* [Activity]: Scan the entries below for "input" and copy each line that holds it.

* [Source data]:
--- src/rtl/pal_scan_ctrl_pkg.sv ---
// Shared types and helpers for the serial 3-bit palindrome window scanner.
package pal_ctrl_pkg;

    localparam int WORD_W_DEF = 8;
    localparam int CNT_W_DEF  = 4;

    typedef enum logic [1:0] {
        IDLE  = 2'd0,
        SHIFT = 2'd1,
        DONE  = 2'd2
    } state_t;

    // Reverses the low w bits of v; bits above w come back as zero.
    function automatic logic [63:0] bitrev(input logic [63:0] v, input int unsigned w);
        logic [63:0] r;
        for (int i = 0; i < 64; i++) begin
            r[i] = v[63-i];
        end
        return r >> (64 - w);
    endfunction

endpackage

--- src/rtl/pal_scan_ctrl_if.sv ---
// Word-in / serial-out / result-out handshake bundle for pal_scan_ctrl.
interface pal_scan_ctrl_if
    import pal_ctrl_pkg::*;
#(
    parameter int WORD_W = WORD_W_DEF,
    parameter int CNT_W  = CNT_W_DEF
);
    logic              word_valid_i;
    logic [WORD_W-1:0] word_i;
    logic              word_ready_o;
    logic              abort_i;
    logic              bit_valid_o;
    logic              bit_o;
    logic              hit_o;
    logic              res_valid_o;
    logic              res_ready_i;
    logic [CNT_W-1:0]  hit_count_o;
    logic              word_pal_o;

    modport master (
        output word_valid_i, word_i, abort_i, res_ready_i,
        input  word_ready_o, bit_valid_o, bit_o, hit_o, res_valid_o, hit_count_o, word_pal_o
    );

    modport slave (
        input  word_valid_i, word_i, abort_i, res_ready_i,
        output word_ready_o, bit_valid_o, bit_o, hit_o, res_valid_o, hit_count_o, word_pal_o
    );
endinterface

* [Answer space]:
    function automatic logic [63:0] bitrev(input logic [63:0] v, input int unsigned w);
        input  word_ready_o, bit_valid_o, bit_o, hit_o, res_valid_o, hit_count_o, word_pal_o
        input  word_valid_i, word_i, abort_i, res_ready_i,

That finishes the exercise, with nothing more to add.